Saved data entries
>>>>
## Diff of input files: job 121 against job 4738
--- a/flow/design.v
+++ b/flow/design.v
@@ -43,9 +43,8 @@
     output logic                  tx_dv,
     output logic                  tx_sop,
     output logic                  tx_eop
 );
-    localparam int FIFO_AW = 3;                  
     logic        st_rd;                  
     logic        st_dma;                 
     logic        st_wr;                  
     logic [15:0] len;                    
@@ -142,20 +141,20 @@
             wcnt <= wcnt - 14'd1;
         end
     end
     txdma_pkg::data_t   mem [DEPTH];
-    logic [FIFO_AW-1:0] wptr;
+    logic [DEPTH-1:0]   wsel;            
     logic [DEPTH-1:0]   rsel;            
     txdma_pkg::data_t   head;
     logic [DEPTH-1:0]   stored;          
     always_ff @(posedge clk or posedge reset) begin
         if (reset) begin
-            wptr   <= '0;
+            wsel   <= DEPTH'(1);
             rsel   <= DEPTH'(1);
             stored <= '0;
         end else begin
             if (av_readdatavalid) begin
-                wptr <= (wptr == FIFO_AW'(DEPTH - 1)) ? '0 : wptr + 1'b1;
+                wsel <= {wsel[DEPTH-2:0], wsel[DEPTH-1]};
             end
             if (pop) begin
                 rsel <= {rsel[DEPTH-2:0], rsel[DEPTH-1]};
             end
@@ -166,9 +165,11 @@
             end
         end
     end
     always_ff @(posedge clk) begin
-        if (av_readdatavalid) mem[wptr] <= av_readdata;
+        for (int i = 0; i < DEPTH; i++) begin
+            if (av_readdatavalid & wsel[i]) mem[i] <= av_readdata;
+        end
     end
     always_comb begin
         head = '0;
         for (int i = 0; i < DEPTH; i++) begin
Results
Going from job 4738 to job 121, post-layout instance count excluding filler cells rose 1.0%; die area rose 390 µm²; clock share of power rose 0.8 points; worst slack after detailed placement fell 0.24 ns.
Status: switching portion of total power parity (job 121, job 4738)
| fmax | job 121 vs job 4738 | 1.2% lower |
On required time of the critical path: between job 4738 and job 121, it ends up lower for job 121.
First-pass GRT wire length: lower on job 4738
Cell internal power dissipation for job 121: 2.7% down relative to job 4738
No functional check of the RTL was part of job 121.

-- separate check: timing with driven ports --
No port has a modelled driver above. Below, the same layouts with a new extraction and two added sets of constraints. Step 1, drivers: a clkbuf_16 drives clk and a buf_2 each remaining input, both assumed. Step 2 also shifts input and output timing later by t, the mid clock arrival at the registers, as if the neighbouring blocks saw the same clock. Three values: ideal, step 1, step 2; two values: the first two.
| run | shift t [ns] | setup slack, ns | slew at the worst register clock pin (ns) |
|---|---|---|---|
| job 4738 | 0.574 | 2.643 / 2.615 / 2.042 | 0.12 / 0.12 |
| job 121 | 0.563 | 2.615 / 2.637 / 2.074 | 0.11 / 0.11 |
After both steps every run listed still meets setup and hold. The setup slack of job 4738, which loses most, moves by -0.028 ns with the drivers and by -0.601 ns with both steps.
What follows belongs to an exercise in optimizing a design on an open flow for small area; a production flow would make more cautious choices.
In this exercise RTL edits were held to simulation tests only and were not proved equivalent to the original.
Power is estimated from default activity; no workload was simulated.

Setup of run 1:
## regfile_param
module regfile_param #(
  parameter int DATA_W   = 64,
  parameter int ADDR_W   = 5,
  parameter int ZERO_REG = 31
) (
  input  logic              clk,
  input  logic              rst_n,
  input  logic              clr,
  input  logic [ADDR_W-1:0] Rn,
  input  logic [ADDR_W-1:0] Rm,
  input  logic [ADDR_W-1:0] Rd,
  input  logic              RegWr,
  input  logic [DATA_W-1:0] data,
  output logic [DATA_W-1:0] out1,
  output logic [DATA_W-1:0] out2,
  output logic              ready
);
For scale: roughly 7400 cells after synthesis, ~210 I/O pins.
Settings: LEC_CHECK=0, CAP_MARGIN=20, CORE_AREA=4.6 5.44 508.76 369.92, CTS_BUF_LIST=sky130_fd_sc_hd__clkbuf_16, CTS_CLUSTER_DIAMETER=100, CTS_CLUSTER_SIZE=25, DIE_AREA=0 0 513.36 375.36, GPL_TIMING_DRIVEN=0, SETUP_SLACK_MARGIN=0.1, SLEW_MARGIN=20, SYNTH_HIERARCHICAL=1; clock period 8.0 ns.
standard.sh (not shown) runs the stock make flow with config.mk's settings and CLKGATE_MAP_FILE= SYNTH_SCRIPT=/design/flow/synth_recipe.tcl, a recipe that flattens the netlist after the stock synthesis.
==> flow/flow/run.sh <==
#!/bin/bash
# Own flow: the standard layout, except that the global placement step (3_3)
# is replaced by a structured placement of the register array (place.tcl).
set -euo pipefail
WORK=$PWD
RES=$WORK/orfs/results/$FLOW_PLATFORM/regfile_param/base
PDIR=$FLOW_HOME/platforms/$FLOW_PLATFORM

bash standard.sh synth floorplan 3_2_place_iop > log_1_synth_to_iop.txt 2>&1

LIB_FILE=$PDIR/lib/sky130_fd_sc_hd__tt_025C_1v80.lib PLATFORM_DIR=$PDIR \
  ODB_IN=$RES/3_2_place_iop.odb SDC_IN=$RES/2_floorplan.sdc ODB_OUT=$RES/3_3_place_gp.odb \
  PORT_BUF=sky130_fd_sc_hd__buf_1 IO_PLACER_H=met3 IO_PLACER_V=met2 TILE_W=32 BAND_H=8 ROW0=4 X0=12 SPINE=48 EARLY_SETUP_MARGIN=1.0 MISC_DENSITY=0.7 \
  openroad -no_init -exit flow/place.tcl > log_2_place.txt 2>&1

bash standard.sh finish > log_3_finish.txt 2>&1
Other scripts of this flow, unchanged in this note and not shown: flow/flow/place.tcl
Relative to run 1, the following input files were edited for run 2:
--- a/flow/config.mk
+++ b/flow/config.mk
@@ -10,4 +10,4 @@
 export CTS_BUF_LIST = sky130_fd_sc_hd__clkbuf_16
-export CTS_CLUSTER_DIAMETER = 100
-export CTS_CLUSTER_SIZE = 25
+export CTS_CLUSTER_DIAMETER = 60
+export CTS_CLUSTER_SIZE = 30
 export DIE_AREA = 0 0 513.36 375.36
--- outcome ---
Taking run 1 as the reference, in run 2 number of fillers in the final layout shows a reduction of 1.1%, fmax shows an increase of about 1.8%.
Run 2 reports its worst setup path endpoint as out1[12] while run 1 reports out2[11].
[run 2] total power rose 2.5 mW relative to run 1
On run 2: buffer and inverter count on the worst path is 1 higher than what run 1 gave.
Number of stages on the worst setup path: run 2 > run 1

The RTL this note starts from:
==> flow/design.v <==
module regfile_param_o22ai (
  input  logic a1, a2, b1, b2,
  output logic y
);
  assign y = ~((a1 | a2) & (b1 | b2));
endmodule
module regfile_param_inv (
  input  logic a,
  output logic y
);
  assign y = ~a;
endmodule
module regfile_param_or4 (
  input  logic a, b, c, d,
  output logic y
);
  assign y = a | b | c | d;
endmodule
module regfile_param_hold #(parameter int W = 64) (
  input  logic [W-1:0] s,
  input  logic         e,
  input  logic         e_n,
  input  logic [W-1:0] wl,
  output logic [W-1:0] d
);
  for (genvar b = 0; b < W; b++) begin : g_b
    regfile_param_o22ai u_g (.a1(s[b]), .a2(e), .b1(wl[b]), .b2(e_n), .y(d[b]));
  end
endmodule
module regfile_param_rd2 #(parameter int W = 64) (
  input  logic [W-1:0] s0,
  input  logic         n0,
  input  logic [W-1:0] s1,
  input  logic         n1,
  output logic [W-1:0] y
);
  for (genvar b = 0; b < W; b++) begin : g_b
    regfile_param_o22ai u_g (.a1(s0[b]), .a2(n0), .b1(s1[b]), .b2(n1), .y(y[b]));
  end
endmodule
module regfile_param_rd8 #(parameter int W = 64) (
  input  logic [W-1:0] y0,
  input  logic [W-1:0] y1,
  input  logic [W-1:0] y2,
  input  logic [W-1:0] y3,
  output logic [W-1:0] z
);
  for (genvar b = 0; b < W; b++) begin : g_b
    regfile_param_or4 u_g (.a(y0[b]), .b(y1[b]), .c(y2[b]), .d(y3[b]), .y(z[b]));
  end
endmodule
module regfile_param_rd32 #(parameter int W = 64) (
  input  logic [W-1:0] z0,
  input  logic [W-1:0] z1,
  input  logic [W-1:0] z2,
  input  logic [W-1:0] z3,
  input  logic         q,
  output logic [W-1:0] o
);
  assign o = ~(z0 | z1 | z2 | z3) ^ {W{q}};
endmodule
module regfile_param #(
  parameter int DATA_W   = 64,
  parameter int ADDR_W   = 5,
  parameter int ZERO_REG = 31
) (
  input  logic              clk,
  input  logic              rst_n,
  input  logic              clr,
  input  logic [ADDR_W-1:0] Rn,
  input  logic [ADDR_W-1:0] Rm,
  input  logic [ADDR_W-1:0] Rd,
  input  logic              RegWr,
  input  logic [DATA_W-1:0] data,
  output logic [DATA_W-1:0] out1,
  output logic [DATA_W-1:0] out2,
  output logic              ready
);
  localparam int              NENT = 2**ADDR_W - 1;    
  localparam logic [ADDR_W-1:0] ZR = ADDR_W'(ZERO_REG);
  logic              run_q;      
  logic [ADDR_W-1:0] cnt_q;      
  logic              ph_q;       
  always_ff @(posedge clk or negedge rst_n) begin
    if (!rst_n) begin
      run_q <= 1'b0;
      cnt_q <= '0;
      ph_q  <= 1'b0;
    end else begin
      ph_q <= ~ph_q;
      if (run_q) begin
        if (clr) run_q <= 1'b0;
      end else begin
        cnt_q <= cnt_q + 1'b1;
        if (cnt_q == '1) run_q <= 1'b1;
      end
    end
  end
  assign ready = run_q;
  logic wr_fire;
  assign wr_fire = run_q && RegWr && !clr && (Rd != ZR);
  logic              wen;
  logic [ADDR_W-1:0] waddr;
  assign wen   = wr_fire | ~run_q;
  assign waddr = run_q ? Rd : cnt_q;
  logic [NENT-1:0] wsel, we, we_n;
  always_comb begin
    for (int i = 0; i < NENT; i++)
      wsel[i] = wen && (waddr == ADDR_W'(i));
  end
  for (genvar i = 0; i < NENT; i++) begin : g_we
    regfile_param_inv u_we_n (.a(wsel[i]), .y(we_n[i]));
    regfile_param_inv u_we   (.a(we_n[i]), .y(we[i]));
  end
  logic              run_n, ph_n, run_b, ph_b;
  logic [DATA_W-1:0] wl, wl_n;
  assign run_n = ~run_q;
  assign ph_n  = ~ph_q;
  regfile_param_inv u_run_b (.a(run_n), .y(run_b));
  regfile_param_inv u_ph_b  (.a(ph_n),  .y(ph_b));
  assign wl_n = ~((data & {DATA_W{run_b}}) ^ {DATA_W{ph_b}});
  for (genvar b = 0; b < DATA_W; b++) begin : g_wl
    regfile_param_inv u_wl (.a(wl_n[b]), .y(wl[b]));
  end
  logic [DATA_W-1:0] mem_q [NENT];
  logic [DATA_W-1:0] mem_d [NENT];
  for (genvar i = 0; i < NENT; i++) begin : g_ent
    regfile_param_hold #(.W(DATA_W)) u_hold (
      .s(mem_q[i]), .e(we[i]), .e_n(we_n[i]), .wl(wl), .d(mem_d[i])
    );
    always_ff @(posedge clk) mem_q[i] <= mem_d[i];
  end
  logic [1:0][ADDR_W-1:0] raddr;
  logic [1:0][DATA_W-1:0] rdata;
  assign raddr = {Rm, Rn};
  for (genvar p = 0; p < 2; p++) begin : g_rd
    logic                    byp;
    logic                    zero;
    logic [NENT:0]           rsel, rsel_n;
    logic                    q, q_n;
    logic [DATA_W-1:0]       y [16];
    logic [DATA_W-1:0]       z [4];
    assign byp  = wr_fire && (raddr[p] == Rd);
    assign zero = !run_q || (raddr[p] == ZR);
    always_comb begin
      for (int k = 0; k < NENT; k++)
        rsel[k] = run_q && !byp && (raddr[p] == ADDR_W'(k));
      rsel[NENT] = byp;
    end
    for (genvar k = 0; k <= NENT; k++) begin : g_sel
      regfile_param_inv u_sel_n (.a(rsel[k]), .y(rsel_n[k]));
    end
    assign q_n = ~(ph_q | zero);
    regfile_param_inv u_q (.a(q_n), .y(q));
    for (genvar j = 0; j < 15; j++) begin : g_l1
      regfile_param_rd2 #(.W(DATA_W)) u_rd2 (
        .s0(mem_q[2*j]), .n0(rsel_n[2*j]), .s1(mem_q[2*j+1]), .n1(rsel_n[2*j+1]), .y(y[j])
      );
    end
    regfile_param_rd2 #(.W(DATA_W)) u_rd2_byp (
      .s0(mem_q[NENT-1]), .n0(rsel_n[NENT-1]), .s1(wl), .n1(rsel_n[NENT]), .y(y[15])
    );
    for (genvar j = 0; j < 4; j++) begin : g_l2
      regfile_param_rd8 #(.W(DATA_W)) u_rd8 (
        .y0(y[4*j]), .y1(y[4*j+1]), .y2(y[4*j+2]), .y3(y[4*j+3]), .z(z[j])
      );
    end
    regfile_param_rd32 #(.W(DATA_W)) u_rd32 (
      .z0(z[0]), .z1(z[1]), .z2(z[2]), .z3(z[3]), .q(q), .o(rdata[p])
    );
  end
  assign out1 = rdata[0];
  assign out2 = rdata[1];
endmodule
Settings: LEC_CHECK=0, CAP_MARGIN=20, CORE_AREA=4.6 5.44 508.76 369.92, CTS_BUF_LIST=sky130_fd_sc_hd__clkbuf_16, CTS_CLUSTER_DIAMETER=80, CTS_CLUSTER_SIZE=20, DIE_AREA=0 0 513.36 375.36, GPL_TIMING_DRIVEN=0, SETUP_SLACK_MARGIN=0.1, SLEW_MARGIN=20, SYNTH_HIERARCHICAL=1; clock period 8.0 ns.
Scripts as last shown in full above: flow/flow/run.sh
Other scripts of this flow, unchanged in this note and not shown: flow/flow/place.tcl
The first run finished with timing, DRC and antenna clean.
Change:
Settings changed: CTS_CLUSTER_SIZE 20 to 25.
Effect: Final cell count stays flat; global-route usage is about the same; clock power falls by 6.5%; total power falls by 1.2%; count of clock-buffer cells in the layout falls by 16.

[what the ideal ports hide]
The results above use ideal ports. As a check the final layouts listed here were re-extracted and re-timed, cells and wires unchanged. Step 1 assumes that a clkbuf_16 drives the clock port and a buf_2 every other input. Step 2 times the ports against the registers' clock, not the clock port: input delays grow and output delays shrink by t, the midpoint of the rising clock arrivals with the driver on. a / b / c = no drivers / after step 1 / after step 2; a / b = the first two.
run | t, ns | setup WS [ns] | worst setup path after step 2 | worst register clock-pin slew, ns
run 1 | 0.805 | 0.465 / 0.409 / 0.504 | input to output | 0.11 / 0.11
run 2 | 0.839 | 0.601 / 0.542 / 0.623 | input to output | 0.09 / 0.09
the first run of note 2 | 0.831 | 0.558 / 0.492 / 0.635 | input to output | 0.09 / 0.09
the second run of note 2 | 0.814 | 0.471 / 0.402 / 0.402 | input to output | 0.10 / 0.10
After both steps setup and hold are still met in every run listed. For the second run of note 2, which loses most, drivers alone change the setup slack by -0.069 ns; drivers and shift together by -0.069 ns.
<<<<
Say how many lines in the records hold "reset", with the number as the whole reply.

— RESPONSE BOX —
2